* _YOUR ASSIGNMENT_
Please reproduce the entries below exactly, starting at the first line and ending with the line that holds "209 | 1520 |".

TASK DATA Start Marker

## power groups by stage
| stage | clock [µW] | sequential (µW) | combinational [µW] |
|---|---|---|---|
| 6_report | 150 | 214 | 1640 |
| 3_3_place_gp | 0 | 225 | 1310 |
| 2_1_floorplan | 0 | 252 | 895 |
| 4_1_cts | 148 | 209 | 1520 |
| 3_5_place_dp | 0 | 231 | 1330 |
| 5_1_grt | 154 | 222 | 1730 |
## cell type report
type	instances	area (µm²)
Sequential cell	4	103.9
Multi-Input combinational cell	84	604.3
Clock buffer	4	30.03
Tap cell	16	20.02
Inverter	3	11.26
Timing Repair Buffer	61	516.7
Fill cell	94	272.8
[src/rtl/qk_inst_sequencer.sv]
// Drives fullchip's inst word and mem_in bus: loads K rows into kmem and the
// PE array, then streams Q batches through the double-buffered qmem while the
// exec/drain sub-FSM processes the previous batch.
module qk_inst_sequencer
  import qk_seq_pkg::*;
#(
  parameter int bw         = 4,
  parameter int pr         = 8,
  parameter int col        = 8,
  parameter int sram_depth = 16,
  parameter int drain_gap  = 10
) (
  input  logic               clk,
  input  logic               reset,
  input  logic               cmd_valid,
  output logic               cmd_ready,
  input  logic               cmd_op,
  input  logic [7:0]         cmd_nbatch,
  input  logic               in_valid,
  output logic               in_ready,
  input  logic [pr*bw-1:0]   in_data,
  output logic [pr*bw-1:0]   mem_in,
  output logic [INST_W-1:0]  inst,
  output logic               done,
  output logic               err,
  output logic               k_loaded
);

  localparam int CNT_W = 8;
  localparam logic [CNT_W-1:0] K_LAST    = CNT_W'(col - 1);
  localparam logic [CNT_W-1:0] KLD_END   = CNT_W'(col + 3);
  localparam logic [CNT_W-1:0] KRD_LAST  = CNT_W'(col + 1);
  localparam logic [ADDR_W-1:0] Q_LAST   = ADDR_W'(sram_depth - 1);

  top_state_t        state_reg;
  logic [CNT_W-1:0]  cnt_reg;
  logic [ADDR_W-1:0] qrow_reg;
  logic [7:0]        nbatch_reg;
  logic [7:0]        wr_batches_reg;
  logic [7:0]        drained_reg;
  logic              wsel_reg;
  logic              wfull_reg;
  logic              kmem_wr_reg;
  logic              kmem_rd_reg;
  logic              load_reg;
  logic              qmem_wr_reg;
  logic [ADDR_W-1:0] kaddr_reg;
  logic [ADDR_W-1:0] qwaddr_reg;

  logic              row_fire;
  logic              launch;
  logic              ex_busy;
  logic              ex_batch_done;
  logic [ADDR_W-1:0] ex_rd_addr;
  logic              ex_execute;
  logic              ex_qmem_rd;
  logic              ex_ofifo_rd;
  logic [ADDR_W-1:0] ex_pmem_addr;
  logic              ex_pmem_wr;
  logic              krd_window;

  assign cmd_ready  = (state_reg == TOP_IDLE) && !reset;
  assign in_ready   = !reset && ((state_reg == TOP_KWR) ||
                      ((state_reg == TOP_RUN) && !wfull_reg && (wr_batches_reg != nbatch_reg)));
  assign row_fire   = in_valid && in_ready;
  // Buffer swap: a full write buffer is handed to an idle exec FSM
  assign launch     = (state_reg == TOP_RUN) && wfull_reg && !ex_busy;
  assign krd_window = (cnt_reg >= CNT_W'(2)) && (cnt_reg <= KRD_LAST);

  qk_exec_drain_fsm #(
    .sram_depth (sram_depth),
    .drain_gap  (drain_gap)
  ) u_exec (
    .clk        (clk),
    .reset      (reset),
    .launch     (launch),
    .busy       (ex_busy),
    .batch_done (ex_batch_done),
    .rd_addr    (ex_rd_addr),
    .execute    (ex_execute),
    .qmem_rd    (ex_qmem_rd),
    .ofifo_rd   (ex_ofifo_rd),
    .pmem_addr  (ex_pmem_addr),
    .pmem_wr    (ex_pmem_wr)
  );

  // Command FSM: K write/load, Q batch writer, buffer swap and completion
  always_ff @(posedge clk) begin
    if (reset) begin
      state_reg      <= TOP_IDLE;
      cnt_reg        <= '0;
      qrow_reg       <= '0;
      nbatch_reg     <= '0;
      wr_batches_reg <= '0;
      drained_reg    <= '0;
      wsel_reg       <= 1'b0;
      wfull_reg      <= 1'b0;
      kmem_wr_reg    <= 1'b0;
      kmem_rd_reg    <= 1'b0;
      load_reg       <= 1'b0;
      qmem_wr_reg    <= 1'b0;
      kaddr_reg      <= '0;
      qwaddr_reg     <= '0;
      mem_in         <= '0;
      done           <= 1'b0;
      err            <= 1'b0;
      k_loaded       <= 1'b0;
    end else begin
      // write strobes and addresses are valid only in the cycle after a row is taken
      done        <= 1'b0;
      err         <= 1'b0;
      kmem_wr_reg <= 1'b0;
      qmem_wr_reg <= 1'b0;
      kaddr_reg   <= '0;
      qwaddr_reg  <= '0;
      case (state_reg)
        TOP_IDLE: begin
          if (cmd_valid) begin
            if (cmd_op == CMD_LOAD_K) begin
              state_reg <= TOP_KWR;
              cnt_reg   <= '0;
            end else if (!k_loaded) begin
              done      <= 1'b1;
              err       <= 1'b1;
              state_reg <= TOP_FIN;
            end else if (cmd_nbatch == 8'd0) begin
              done      <= 1'b1;
              state_reg <= TOP_FIN;
            end else begin
              state_reg      <= TOP_RUN;
              nbatch_reg     <= cmd_nbatch;
              wr_batches_reg <= '0;
              drained_reg    <= '0;
              qrow_reg       <= '0;
              wfull_reg      <= 1'b0;
            end
          end
        end
        TOP_KWR: begin
          if (row_fire) begin
            kmem_wr_reg <= 1'b1;
            kaddr_reg   <= ADDR_W'(cnt_reg);
            mem_in      <= in_data;
            if (cnt_reg == K_LAST) begin
              state_reg <= TOP_KLD;
              cnt_reg   <= '0;
            end else begin
              cnt_reg <= cnt_reg + 1'b1;
            end
          end
        end
        TOP_KLD: begin
          // cnt_reg names the KLD cycle being prepared for the next clock
          if (cnt_reg == KLD_END) begin
            load_reg    <= 1'b0;
            kmem_rd_reg <= 1'b0;
            k_loaded    <= 1'b1;
            done        <= 1'b1;
            cnt_reg     <= '0;
            state_reg   <= TOP_IDLE;
          end else begin
            load_reg    <= 1'b1;
            kmem_rd_reg <= krd_window;
            kaddr_reg   <= krd_window ? ADDR_W'(cnt_reg - CNT_W'(2)) : '0;
            cnt_reg     <= cnt_reg + 1'b1;
          end
        end
        TOP_RUN: begin
          if (row_fire) begin
            qmem_wr_reg <= 1'b1;
            qwaddr_reg  <= qrow_reg;
            mem_in      <= in_data;
            if (qrow_reg == Q_LAST) begin
              qrow_reg       <= '0;
              wfull_reg      <= 1'b1;
              wr_batches_reg <= wr_batches_reg + 1'b1;
            end else begin
              qrow_reg <= qrow_reg + 1'b1;
            end
          end
          if (launch) begin
            wsel_reg  <= ~wsel_reg;
            wfull_reg <= 1'b0;
          end
          if (ex_batch_done) begin
            drained_reg <= drained_reg + 1'b1;
            if (drained_reg == nbatch_reg - 8'd1) begin
              done      <= 1'b1;
              state_reg <= TOP_IDLE;
            end
          end
        end
        TOP_FIN: state_reg <= TOP_IDLE;
        default: state_reg <= TOP_IDLE;
      endcase
    end
  end

  // Pack the registered fields into the instruction word
  always_comb begin
    inst                            = '0;
    inst[INST_QSEL]                 = ~wsel_reg;
    inst[INST_QWA_LSB +: ADDR_W]    = qwaddr_reg;
    inst[INST_QRA_LSB +: ADDR_W]    = ex_rd_addr;
    inst[INST_KA_LSB +: ADDR_W]     = kaddr_reg;
    inst[INST_OFIFO_RD]             = ex_ofifo_rd;
    inst[INST_PA_LSB +: ADDR_W]     = ex_pmem_addr;
    inst[INST_EXECUTE]              = ex_execute;
    inst[INST_LOAD]                 = load_reg;
    inst[INST_QMEM_RD]              = ex_qmem_rd;
    inst[INST_QMEM_WR]              = qmem_wr_reg;
    inst[INST_KMEM_RD]              = kmem_rd_reg;
    inst[INST_KMEM_WR]              = kmem_wr_reg;
    inst[INST_PMEM_RD]              = 1'b0;
    inst[INST_PMEM_WR]              = ex_pmem_wr;
  end

endmodule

TASK DATA End Marker

* _REPLY_
## power groups by stage
| stage | clock [µW] | sequential (µW) | combinational [µW] |
|---|---|---|---|
| 6_report | 150 | 214 | 1640 |
| 3_3_place_gp | 0 | 225 | 1310 |
| 2_1_floorplan | 0 | 252 | 895 |
| 4_1_cts | 148 | 209 | 1520 |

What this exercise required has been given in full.